RDS streams — infrastructure setup
You’ve probably heard about DynamoDB Streams, in this article we will check how we can achieve similar behaviour using cloud optimised database Amazon Aurora. (You don’t care how to set it up? Check out analysis of that approach in our other article about it.)
If this is a first time you’ve heard about DynamoDB Streams here is quick recap. DynamoDB Streams is mechanism from Amazon DynamoDB which captures all document level changes and expose them in the stream.
Motivation
We’ve heard a lot of times that teams are missing event sourcing feature in SQL databases. Especially after switching from DynamoDB. It would be cool to make that easier for them. Right? Let’s see what we can do about it.
Plan
It would be great to stream all records changes to the stream exactly like in DynamoDB. How to do it?

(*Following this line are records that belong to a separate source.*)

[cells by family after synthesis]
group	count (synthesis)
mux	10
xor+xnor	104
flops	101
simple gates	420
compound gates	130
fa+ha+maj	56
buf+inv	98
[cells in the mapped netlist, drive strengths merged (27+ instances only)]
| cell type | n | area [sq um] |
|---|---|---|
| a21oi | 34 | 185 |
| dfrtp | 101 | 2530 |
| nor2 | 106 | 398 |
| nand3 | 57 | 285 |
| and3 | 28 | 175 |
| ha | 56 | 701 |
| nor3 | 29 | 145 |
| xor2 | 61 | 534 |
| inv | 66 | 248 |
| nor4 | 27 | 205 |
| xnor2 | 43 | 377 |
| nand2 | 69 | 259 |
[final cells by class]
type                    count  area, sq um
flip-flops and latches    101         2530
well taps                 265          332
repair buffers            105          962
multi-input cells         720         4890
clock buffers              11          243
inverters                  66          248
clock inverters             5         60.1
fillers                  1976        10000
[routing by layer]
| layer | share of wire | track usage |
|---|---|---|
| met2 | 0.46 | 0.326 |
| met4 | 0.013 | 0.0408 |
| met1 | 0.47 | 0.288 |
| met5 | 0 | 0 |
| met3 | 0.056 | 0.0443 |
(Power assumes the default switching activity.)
<file path="src/rtl/processor_program_feeder_if.sv">
// Bundles the loader, processor (DIN/Run/Done) and status signals of the program feeder.
// master is the feeder's view; slave is the loader/processor side.
interface processor_program_feeder_if #(
  parameter int AW = 5,
  parameter int CW = 8
);
  logic          prog_we;
  logic [AW-1:0] prog_addr;
  logic [15:0]   prog_data;
  logic          start;
  logic [AW-1:0] last_addr;
  logic          Done;
  logic [15:0]   DIN;
  logic          Run;
  logic [AW-1:0] pc;
  logic          busy;
  logic          finished;
  logic          error;
  logic [1:0]    err_code;
  logic [CW-1:0] retired;

  modport master (
    input  prog_we, prog_addr, prog_data, start, last_addr, Done,
    output DIN, Run, pc, busy, finished, error, err_code, retired
  );

  modport slave (
    output prog_we, prog_addr, prog_data, start, last_addr, Done,
    input  DIN, Run, pc, busy, finished, error, err_code, retired
  );
endinterface

</file>
<file path="src/rtl/processor_program_feeder.sv">
// Feeds a loadable program to a multicycle processor over DIN/Run/Done, one instruction
// at a time, with a Done watchdog, truncated-mvi detection and a saturating retire count.
module processor_program_feeder #(
  parameter int AW      = 5,
  parameter int DEPTH   = 32,
  parameter int TIMEOUT = 15,
  parameter int CW      = 8
) (
  input logic                         Clock,
  input logic                         Resetn,
  processor_program_feeder_if.master  bus
);

  localparam int WW = $clog2(TIMEOUT + 1);
  localparam logic [AW-1:0] PC_ONE   = AW'(1);
  localparam logic [AW-1:0] PC_TWO   = AW'(2);
  localparam logic [AW-1:0] PC_ZERO  = AW'(0);
  localparam logic [WW-1:0] WD_ONE   = WW'(1);
  localparam logic [WW-1:0] WD_LIMIT = WW'(TIMEOUT - 1);
  localparam logic [CW-1:0] RET_ONE  = CW'(1);
  localparam logic [CW-1:0] RET_MAX  = {CW{1'b1}};

  typedef enum logic [2:0] {
    IDLE  = 3'd0,
    ISSUE = 3'd1,
    EXEC  = 3'd2,
    FIN   = 3'd3,
    ERR   = 3'd4
  } state_t;

  function automatic logic is_mvi(input logic [15:0] word);
    return word[8:6] == 3'b001;
  endfunction

  logic [15:0]   mem_r [DEPTH];
  state_t        state_r, state_n_s;
  logic [15:0]   din_r, din_n_s;
  logic [AW-1:0] pc_r, pc_n_s;
  logic [AW-1:0] last_r, last_n_s;
  logic [CW-1:0] ret_r, ret_n_s;
  logic [1:0]    ec_r, ec_n_s;
  logic [WW-1:0] wdog_r, wdog_n_s;

  logic          halted_s;
  logic          trunc_s;
  logic [AW-1:0] len_s;
  logic [AW-1:0] pc_adv_s;
  logic [AW-1:0] last_word_s;
  logic [15:0]   start_word_s;

  assign halted_s    = (state_r == IDLE) || (state_r == FIN) || (state_r == ERR);
  assign trunc_s     = is_mvi(din_r) && (pc_r == last_r);
  // Memory is frozen while running, so the opcode can be re-read at pc during EXEC.
  assign len_s       = is_mvi(mem_r[pc_r]) ? PC_TWO : PC_ONE;
  assign pc_adv_s    = pc_r + len_s;
  assign last_word_s = pc_adv_s - PC_ONE;
  // A write to word 0 on the start edge must be seen by the run it launches.
  assign start_word_s = (bus.prog_we && (bus.prog_addr == PC_ZERO)) ? bus.prog_data : mem_r[0];

  // Program memory write port, open only while no program is running.
  always_ff @(posedge Clock) begin
    if (bus.prog_we && halted_s) begin
      mem_r[bus.prog_addr] <= bus.prog_data;
    end
  end

  // State and datapath registers with synchronous active-low reset.
  always_ff @(posedge Clock) begin
    if (!Resetn) begin
      state_r <= IDLE;
      din_r   <= 16'h0000;
      pc_r    <= PC_ZERO;
      last_r  <= PC_ZERO;
      ret_r   <= {CW{1'b0}};
      ec_r    <= 2'b00;
      wdog_r  <= {WW{1'b0}};
    end else begin
      state_r <= state_n_s;
      din_r   <= din_n_s;
      pc_r    <= pc_n_s;
      last_r  <= last_n_s;
      ret_r   <= ret_n_s;
      ec_r    <= ec_n_s;
      wdog_r  <= wdog_n_s;
    end
  end

  // Next-state and datapath update logic.
  always_comb begin
    state_n_s = state_r;
    din_n_s   = din_r;
    pc_n_s    = pc_r;
    last_n_s  = last_r;
    ret_n_s   = ret_r;
    ec_n_s    = ec_r;
    wdog_n_s  = wdog_r;
    case (state_r)
      IDLE, FIN, ERR: begin
        if (bus.start) begin
          state_n_s = ISSUE;
          pc_n_s    = PC_ZERO;
          din_n_s   = start_word_s;
          ret_n_s   = {CW{1'b0}};
          ec_n_s    = 2'b00;
          last_n_s  = bus.last_addr;
        end else begin
          state_n_s = state_r;
        end
      end
      ISSUE: begin
        if (trunc_s) begin
          state_n_s = ERR;
          ec_n_s    = 2'b10;
        end else begin
          if (is_mvi(din_r)) begin
            din_n_s = mem_r[pc_r + PC_ONE];
          end else begin
            din_n_s = din_r;
          end
          wdog_n_s  = {WW{1'b0}};
          state_n_s = EXEC;
        end
      end
      EXEC: begin
        if (bus.Done) begin
          ret_n_s = (ret_r == RET_MAX) ? ret_r : ret_r + RET_ONE;
          if (last_word_s == last_r) begin
            state_n_s = FIN;
          end else begin
            pc_n_s    = pc_adv_s;
            din_n_s   = mem_r[pc_adv_s];
            state_n_s = ISSUE;
          end
        end else if (wdog_r == WD_LIMIT) begin
          wdog_n_s  = wdog_r + WD_ONE;
          ec_n_s    = 2'b01;
          state_n_s = ERR;
        end else begin
          wdog_n_s = wdog_r + WD_ONE;
        end
      end
      default: begin
        state_n_s = IDLE;
      end
    endcase
  end

  assign bus.DIN      = din_r;
  assign bus.Run      = (state_r == ISSUE) && !trunc_s;
  assign bus.pc       = pc_r;
  assign bus.busy     = (state_r == ISSUE) || (state_r == EXEC);
  assign bus.finished = (state_r == FIN);
  assign bus.error    = (state_r == ERR);
  assign bus.err_code = ec_r;
  assign bus.retired  = ret_r;

endmodule

</file>
<file path="src/flat_wrapper.sv">
// flat-port wrapper written by rule: the top's interface ports become plain ports
module processor_program_feeder_flat 
#(
  parameter int AW      = 5,
  parameter int DEPTH   = 32,
  parameter int TIMEOUT = 15,
  parameter int CW      = 8
)
  (Clock, Resetn, bus_prog_we, bus_prog_addr, bus_prog_data, bus_start, bus_last_addr, bus_Done, bus_DIN, bus_Run, bus_pc, bus_busy, bus_finished, bus_error, bus_err_code, bus_retired);
  processor_program_feeder_if #(.AW(AW), .CW(CW)) bus_i ();
  input logic Clock;
  input logic Resetn;
  input wire logic [$bits(bus_i.prog_we)-1:0] bus_prog_we;
  input wire logic [$bits(bus_i.prog_addr)-1:0] bus_prog_addr;
  input wire logic [$bits(bus_i.prog_data)-1:0] bus_prog_data;
  input wire logic [$bits(bus_i.start)-1:0] bus_start;
  input wire logic [$bits(bus_i.last_addr)-1:0] bus_last_addr;
  input wire logic [$bits(bus_i.Done)-1:0] bus_Done;
  output wire logic [$bits(bus_i.DIN)-1:0] bus_DIN;
  output wire logic [$bits(bus_i.Run)-1:0] bus_Run;
  output wire logic [$bits(bus_i.pc)-1:0] bus_pc;
  output wire logic [$bits(bus_i.busy)-1:0] bus_busy;
  output wire logic [$bits(bus_i.finished)-1:0] bus_finished;
  output wire logic [$bits(bus_i.error)-1:0] bus_error;
  output wire logic [$bits(bus_i.err_code)-1:0] bus_err_code;
  output wire logic [$bits(bus_i.retired)-1:0] bus_retired;
  assign bus_i.prog_we = bus_prog_we;
  assign bus_i.prog_addr = bus_prog_addr;
  assign bus_i.prog_data = bus_prog_data;
  assign bus_i.start = bus_start;
  assign bus_i.last_addr = bus_last_addr;
  assign bus_i.Done = bus_Done;
  assign bus_DIN = bus_i.DIN;
  assign bus_Run = bus_i.Run;
  assign bus_pc = bus_i.pc;
  assign bus_busy = bus_i.busy;
  assign bus_finished = bus_i.finished;
  assign bus_error = bus_i.error;
  assign bus_err_code = bus_i.err_code;
  assign bus_retired = bus_i.retired;
  processor_program_feeder #(.AW(AW), .DEPTH(DEPTH), .TIMEOUT(TIMEOUT), .CW(CW)) u_core (.Clock(Clock), .Resetn(Resetn), .bus(bus_i));
endmodule
</file>
===== config.mk =====
export PLATFORM = sky130hd
export DESIGN_NAME = id_ex_pipe
export DESIGN_NICKNAME = d
export VERILOG_FILES = /design/src/rtl/id_ex_pipe.sv
export SDC_FILE = /design/constraint.sdc
export NUM_CORES = 1
export LEC_CHECK = 0
export BUFFER_PORTS_ARGS = -buffer_cell sky130_fd_sc_hd__buf_2
export CORE_MARGIN = 3
export CORE_UTILIZATION = 57
export DETAILED_ROUTE_END_ITERATION = 6
export GPL_TIMING_DRIVEN = 0
export PLACE_DENSITY = 0.84
export SYNTH_ARGS = -nofsm -noshare
export SYNTH_HDL_FRONTEND = slang
export SYNTH_SLANG_ARGS = --single-unit

===== constraint.sdc =====
create_clock -name clk -period 10.08 [get_ports clk]
set_clock_uncertainty 0.1 [all_clocks]
set_input_delay 1.008 -clock clk [delete_from_list [all_inputs] [get_ports clk]]
set_output_delay 1.008 -clock clk [all_outputs]
set_load 0.01 [all_outputs]

===== src/rtl/id_ex_pipe.sv =====
// ID->EX pipeline register: valid/ready handshake, two-entry skid buffer,
// synchronous flush, and a saturating count of back-pressured cycles.
module id_ex_pipe #(
    parameter int XLEN  = 32,
    parameter int RA_W  = 5,
    parameter int CNT_W = 16
) (
    input  logic             clk,
    input  logic             rst,

    input  logic             id_valid,
    output logic             id_ready,
    input  logic [6:0]       id_t,
    input  logic [2:0]       id_st,
    input  logic             id_sst,
    input  logic [XLEN-1:0]  id_n1,
    input  logic [XLEN-1:0]  id_n2,
    input  logic [RA_W-1:0]  id_wa,
    input  logic             id_we,

    output logic             ex_valid,
    input  logic             ex_ready,
    output logic [6:0]       ex_t,
    output logic [2:0]       ex_st,
    output logic             ex_sst,
    output logic [XLEN-1:0]  ex_n1,
    output logic [XLEN-1:0]  ex_n2,
    output logic [RA_W-1:0]  ex_wa,
    output logic             ex_we,

    input  logic             flush,
    output logic [CNT_W-1:0] stall_cnt,
    input  logic             clr_cnt
);

    typedef struct packed {
        logic [6:0]      t;
        logic [2:0]      st;
        logic            sst;
        logic [XLEN-1:0] n1;
        logic [XLEN-1:0] n2;
        logic [RA_W-1:0] wa;
        logic            we;
    } beat_t;

    // Encoding is {skid_valid, main_valid}, so bit 1 is the skid-full flop.
    typedef enum logic [1:0] {
        EMPTY = 2'b00,
        ONE   = 2'b01,
        TWO   = 2'b11
    } state_t;

    state_t           state_q, state_d;
    beat_t            main_q, main_d;
    beat_t            skid_q, skid_d;
    logic [CNT_W-1:0] cnt_q, cnt_d;

    beat_t            in_beat;
    logic             main_valid;
    logic             accept;
    logic             retire;

    assign in_beat    = '{t: id_t, st: id_st, sst: id_sst, n1: id_n1,
                          n2: id_n2, wa: id_wa, we: id_we};
    assign main_valid = state_q[0];
    assign accept     = id_valid & ~state_q[1];
    assign retire     = main_valid & ex_ready;

    // NOTE: payload registers are reset as well so a bubble is all-zero
    // from the very first cycle, not just once a beat has passed through.
    always_ff @(posedge clk or posedge rst) begin
        if (rst) begin
            state_q <= EMPTY;
            main_q  <= '0;
            skid_q  <= '0;
            cnt_q   <= '0;
        end else begin
            // NOTE: non-blocking so every register samples pre-edge values.
            state_q <= state_d;
            main_q  <= main_d;
            skid_q  <= skid_d;
            cnt_q   <= cnt_d;
        end
    end

    always_comb begin
        // NOTE: hold-by-default on every target keeps this block latch-free.
        state_d = state_q;
        main_d  = main_q;
        skid_d  = skid_q;

        if (flush) begin
            state_d = EMPTY;
            main_d  = '0;
            skid_d  = '0;
        end else begin
            unique case (state_q)
                EMPTY: begin
                    if (accept) begin
                        state_d = ONE;
                        main_d  = in_beat;
                    end
                end
                ONE: begin
                    if (accept && retire) begin
                        main_d = in_beat;
                    end else if (accept) begin
                        state_d = TWO;
                        skid_d  = in_beat;
                    end else if (retire) begin
                        state_d = EMPTY;
                        main_d  = '0;
                    end
                end
                TWO: begin
                    if (retire) begin
                        state_d = ONE;
                        main_d  = skid_q;
                        skid_d  = '0;
                    end
                end
                default: begin
                    state_d = EMPTY;
                    main_d  = '0;
                    skid_d  = '0;
                end
            endcase
        end
    end

    // Counter is independent of flush; clear wins over increment.
    always_comb begin
        cnt_d = cnt_q;
        if (clr_cnt) begin
            cnt_d = '0;
        end else if (main_valid && !ex_ready && (cnt_q != {CNT_W{1'b1}})) begin
            cnt_d = cnt_q + {{(CNT_W-1){1'b0}}, 1'b1};
        end
    end

    // All outputs come straight from flops; ex_ready never reaches id_ready.
    always_comb begin
        id_ready  = ~state_q[1];
        ex_valid  = main_valid;
        ex_t      = main_q.t;
        ex_st     = main_q.st;
        ex_sst    = main_q.sst;
        ex_n1     = main_q.n1;
        ex_n2     = main_q.n2;
        ex_wa     = main_q.wa;
        ex_we     = main_q.we;
        stall_cnt = cnt_q;
    end

endmodule


# Word-level counts from Yosys, hierarchy flattened
# Index checks and enable logic that the tools add are counted.
dict set report totals {
  reg_bits 180
  inputBits 87
  out_inout_bits 99
  word_cells 59
}
dict set report op_classes {
  addsub 1
  n_eq_ne 11
  n_mux 19
  bitwise_logic 3
  n_reduce_logical 9
}
# op count
set ops {}
lappend ops {{81-bit two-way mux} 8}
lappend ops {{81-bit case mux with 3 select lines} 2}
lappend ops {{16-bit two-way mux} 2}
lappend ops {{16-bit by 1-bit adder with 16-bit output, second input constant} 1}
lappend ops {{16-bit != test, second input constant} 1}
lappend ops {{2-bit two-way mux} 6}
lappend ops {{3-bit != test, second input constant} 4}
lappend ops {{4-bit != test, second input constant} 3}
lappend ops {{4-bit AND reduction} 3}
lappend ops {{2-bit case mux with 3 select lines} 1}
lappend ops {{1-bit logical AND} 3}
lappend ops {{1-bit AND} 2}
lappend ops {{2-bit by 1-bit == test with 1-bit output, second input constant} 1}
lappend ops {{2-bit == test, second input constant} 1}
lappend ops {{2-bit logical NOT} 1}
lappend ops {{2-bit != test, second input constant} 1}
lappend ops {{2-bit nonzero test} 1}
lappend ops {{1-bit logical NOT} 1}
lappend ops {{1-bit NOT} 1}

# Logic depth before layout (Yosys ltp)
dict set report depth {
  depth_word 6
  ltp_mapped 8
  ltp_nobuf 6
}

# Least setup slack after synthesis
# No wires, ideal clock.
dict set report synth_timing {
  path_kind {input to register}
  start {in flush}
  end {reg skid_q[0] in the netlist's numbering}
  setup_ps 65
  arrival_ps 2145
  required_time_ps 9915
  slack_ps 7769
  stages 5
  path_buffers 2
  cell_sequence {buf_6 -> or3_4 -> nor3_4 -> buf_6 -> a22o_1}
}
dict set report synth_between {
  elab_chain_cells 2
  elab_cells_between_ends 6
  cone_classes {eq/ne: 4; mux: 1; reduce/logical: 1}
}
# item line
set synth_rtl {}
lappend synth_rtl {{start: declaration} 31} ;# input logic flush,
lappend synth_rtl {{3-bit != test (no source line) or 2-bit != test (tied branches)} --}
lappend synth_rtl {{4-bit AND reduction (no source line)} --}
lappend synth_rtl {{end signal: assignment} 81} ;# skid_q <= skid_d;
lappend synth_rtl {{end: declaration} 55} ;# beat_t skid_q, skid_d;
# Several ways; a longest one is shown, not always the timed one.
# A chain may end at the register's enable or synchronous reset.

# Worst setup path after layout
dict set report layout_timing {
  start {in ex_ready}
  end {reg skid_q[62] in the netlist's numbering}
}
dict set report layout_between {
  elab_chain_cells 4
  elab_cells_between_ends 5
  cone_classes {eq/ne: 2; bitwise: 1; reduce/logical: 2}
}
# item line
set layout_rtl {}
lappend layout_rtl {{start: declaration} 22} ;# input logic ex_ready,
lappend layout_rtl {{1-bit AND (*)} 67} ;# assign retire = main_valid & ex_ready;
lappend layout_rtl {{1-bit logical AND} 105} ;# if (accept && retire) begin
lappend layout_rtl {{3-bit != test (no source line)} --}
lappend layout_rtl {{4-bit AND reduction (no source line) (*)} --}
# Mark *: on every way between the ends. The rest lies on a longest branch, timed or not.

==> impl_metrics.py <==
metrics = {
    "run_status": {
        "outcome": "finished, final reports clean",
    },
    "clock_network": {
        "post_cts_resized": 0,
        "cts.clk_slew.worst_paths_ns": 0.07,
        "cts_buffer_depth": 2,
        "clkLatencyLatePin_ns": 0.43,
        "htreeDepth": 4,
        "post-cts-setup-buffers": 0,
        "clkSinkCount": 180,
        "cts_root_buf": "clkbuf_16",
        "numCtsBuffers": 17,
        "hold_buffers": 0,
        "cts_tree": "yes",
    },
    "placement": {
        "dp_hpwl_um": 13700,
        "place.gp.congestion": 0.866,
        "portBuffers": 184,
        "place_ws_ns": 7.02,
    },
    "detailed_routing": {
        "ant_nets": 0,
        "wl_per_cell_um": 20.3,
        "via_per_inst": 6.26,
        "dr.pass1.iters": 6,
        "routed_wl_um": 19900,
        "drt-initial-drc-count": 526,
        "dr_total_vias": 6137,
        "drc": 0,
    },
    "worst_setup_path": {
        "arrival_ns": 2.84,
        "r2r-start": "state_q[0]",
        "worstSetupStartpointType": "input pin",
        "cp_slowest_cell": "a21oi_1",
        "cp_slowest_stage_delay_ns": 0.80,
        "crit_fanout": 10,
        "critPathKind": "in2reg",
        "worstPathCellList": "buf_2 -> and2_1 -> o21ai_1 -> a21oi_1 -> buf_2 -> a22o_1",
        "path_common_cell": "buf_2",
        "setup.worst_path.start": "ex_ready",
        "worstPathRequired_ns": 10.34,
        "worstSetupEndpointType": "flip-flop",
        "r2r_setup_slack_ns": 7.55,
    },
    "global_route": {
        "grt_start_max_net_pins": 122,
        "grt_pass1_wl_um": 32100,
        "antenna_found_initial": 0,
        "grt_overflow": 0,
        "grt_use_total_pct": 27.6,
        "grt_pass1_vias": 6239,
    },
    "floorplan": {
        "rows": 41,
        "core_sq_um": 12800,
        "dieArea_sq_um": 14800,
        "die_w_um": 122,
        "io_pins": 186,
        "start_util_pct": 59.3,
        "die_h_um": 122,
    },
    "timing": {
        "worst_hold_slack_ns": 0.383,
        "maxSlewViolCount": 0,
        "setup_viol": 0,
        "rsz0062_at_grt": "no",
        "post-route-period-util_pct": 25.6,
        "tightest_slew_ns": 1.03,
        "finalWorstPathRequiredPeriod_ns": 2.58,
        "worst_slack_ns": 7.50,
        "fin_setup_tns_ns": 0,
        "fmax_ghz": 0.388,
        "final_hold_viol_count": 0,
        "slew_headroom_pct": 31.3,
    },
    "yosys": {
        "synth_top_area_share_pct": 59.2,
        "syn_area_per_cell_sq_um": 12.8,
        "seq_area_frac_synth_pct": 59.2,
        "netlist_top_cells_area": "dfrtp_1, a22o_1, o2bb2ai_1",
        "ys_types": 45,
        "synth-seq-cells": 180,
        "netlist_area_sq_um": 7610,
        "synth_top_cell_by_area": "dfrtp_1",
        "synth_cells": 593,
        "yosys_warnings": 0,
        "synthesis.nets": 685,
    },
    "min_path": {
        "min_from": "ex_n1[22]",
        "hold_class": "reg2reg",
    },
    "power": {
        "ir_drop_mv": 0.159,
        "power_leakage_nw": 4.69,
        "pwr_density_cell_nw_per_um2": 238,
    },
    "cells_and_area": {
        "fin_nets": 889,
        "syn_to_final_growth_pct": 23.8,
        "n_antenna_cell": 0,
        "drive_gt1_share_pct": 31.8,
    },
    "run": {
        "drv_cap": 0,
    },
}
report_power, final:
part / internal [W] / switching [W] / leakage (nW)
clock: 0.000425 / 0.000292 / 0.302
sequential: 0.000844 / 0.0000771 / 2.47
combinational: 0.000225 / 0.000381 / 1.92
metal layers:
metal	wire length [um]	global-route usage, %	share of wire, %	vias up
met3	1340	6.99	6.7	30
met5	0	0	0	-
met2	9640	43.6	48	252
met1	8570	37.9	43	3100
li1	-	-	-	2755
met4	335	8.96	1.7	0
critical path, delay by kind of cell:
kind                   cells  cell delay (ns)
AO/OA/AOI/OAI              3             1.11
buffers and inverters      2             0.51
AND/OR/NAND/NOR            1             0.22
per-stage QoR:
stage | total power [W] | utilization (%) | std cells | cell area (sq um)
after floorplan | 0.00128 | - | 593 | 7610
after global placement | 0.00150 | 68.2 | 949 | 8740
after detailed placement | 0.00153 | 68.4 | 950 | 8780
after CTS | 0.00225 | 73.4 | 981 | 9410
after global routing | 0.00235 | 73.4 | 981 | 9410
final | 0.00224 | 73.4 | 981 | 9410
cells in the final DEF (no fill, tap or decap), types with 4 or more instances in the layout:
cell	count
a21oi_1	12
a22o_1	82
a22oi_1	81
buf_2	205
buf_6	9
bufinv_16	4
clkbuf_1	25
clkbuf_16	17
dfrtp_1	180
ha_1	5
nand2_1	8
nand2b_1	5
nand3_1	4
nand4_1	5
nor2_1	13
o21ai_0	8
o2bb2ai_1	81
or3_1	6
or4_1	4
worst paths after layout:
kind	to	cells past startpoint
setup / recovery	skid_q[62]	6
hold / removal	ex_n1[22]	1
min in group asynchronous	ex_n1[1]	2
setup reg to reg	skid_q[62]	6
max in group asynchronous	ex_n1[26]	3
hold reg to reg	ex_n1[22]	1
synthesized netlist by cell type:
cell and count:
a211o_1 1, a21oi_1 12, a22o_1 82, a22oi_1 81, a2bb2oi_1 1, and2_1 1, and3_1 2, and3b_1 1
and4_4 1, and4b_1 1, buf_2 21, buf_6 9, clkbuf_1 25, clkbuf_2 1, dfrtp_1 180, ha_1 5
inv_1 4, mux2_1 3, mux2_2 1, mux2i_1 3, nand2_1 8, nand2_2 1, nand2b_1 5, nand3_1 4
nand3_4 1, nand3b_1 1, nand4_1 5, nand4_2 1, nor2_1 13, nor2b_1 2, nor3_1 3, nor3_4 1
nor4_1 3, nor4_2 1, nor4_4 1, o2111ai_1 2, o21ai_0 8, o21ai_1 1, o21bai_1 1, o2bb2ai_1 81
o31ai_1 3, or3_1 6, or3_4 1, or4_1 4, xnor2_1 1
cell type report:
cell class,count,area (sq um)
sequential,180,4500
fill,869,3410
multi-input combinational,353,2780
timing repair buffer,185,948
clock buffer,18,439
buffer,56,305
tap,172,215
clock inverter,13,198
inverter,4,22.5
logic make-up (layout without fill, tap and decap cells):
| family | after synthesis | after routing | share of synthesized area, % |
|---|---|---|---|
| AND/OR/NAND/NOR | 67 | 67 | 5.64 |
| adder cells (fa/ha/maj) | 5 | 5 | 0.823 |
| multiplexers | 7 | 7 | 0.987 |
| XOR/XNOR | 1 | 1 | 0.115 |
| flip-flops | 180 | 180 | 59.2 |
| AO/OA/AOI/OAI | 273 | 273 | 29.0 |
| buffers and inverters | 60 | 276 | 4.21 |
registers in the layout, summed over array words and instances, names as in the netlist:
signal / count
ex_n1: 32
ex_n2: 32
ex_sst: 1
ex_st: 3
ex_t: 7
ex_wa: 5
ex_we: 1
skid_q: 81
stall_cnt: 16
state_q: 2
Power figures use the tool's default switching activity.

It would be awesome to put those events into some streaming solution like Kinesis or messaging like SQS or even SNS. Yet, it’s not possible directly.
Amazon Aurora has integration with other AWS services (like S3, Lambda, ML with SageMaker and Comprehend). In this article we will focus on the integration with AWS Lambda as it looks like best solution for this particular case. One of the exclusive features in Aurora is SQL function responsible for Lambda invocation. This function is called lambda_async
which has signature presented below:
lambda_async(<Your lambda function arn>, <Your JSON payload>)
Sounds promising. Let’s see what we can achieve with it.
Environment setup
First things first. To start playing with it we have to setup our infrastructure. We won’t use AWS Console for achieving that goal to give you opportunity to play with exactly same setup as we have. This is why we have prepared IaaC using Cloudformation that can be found here.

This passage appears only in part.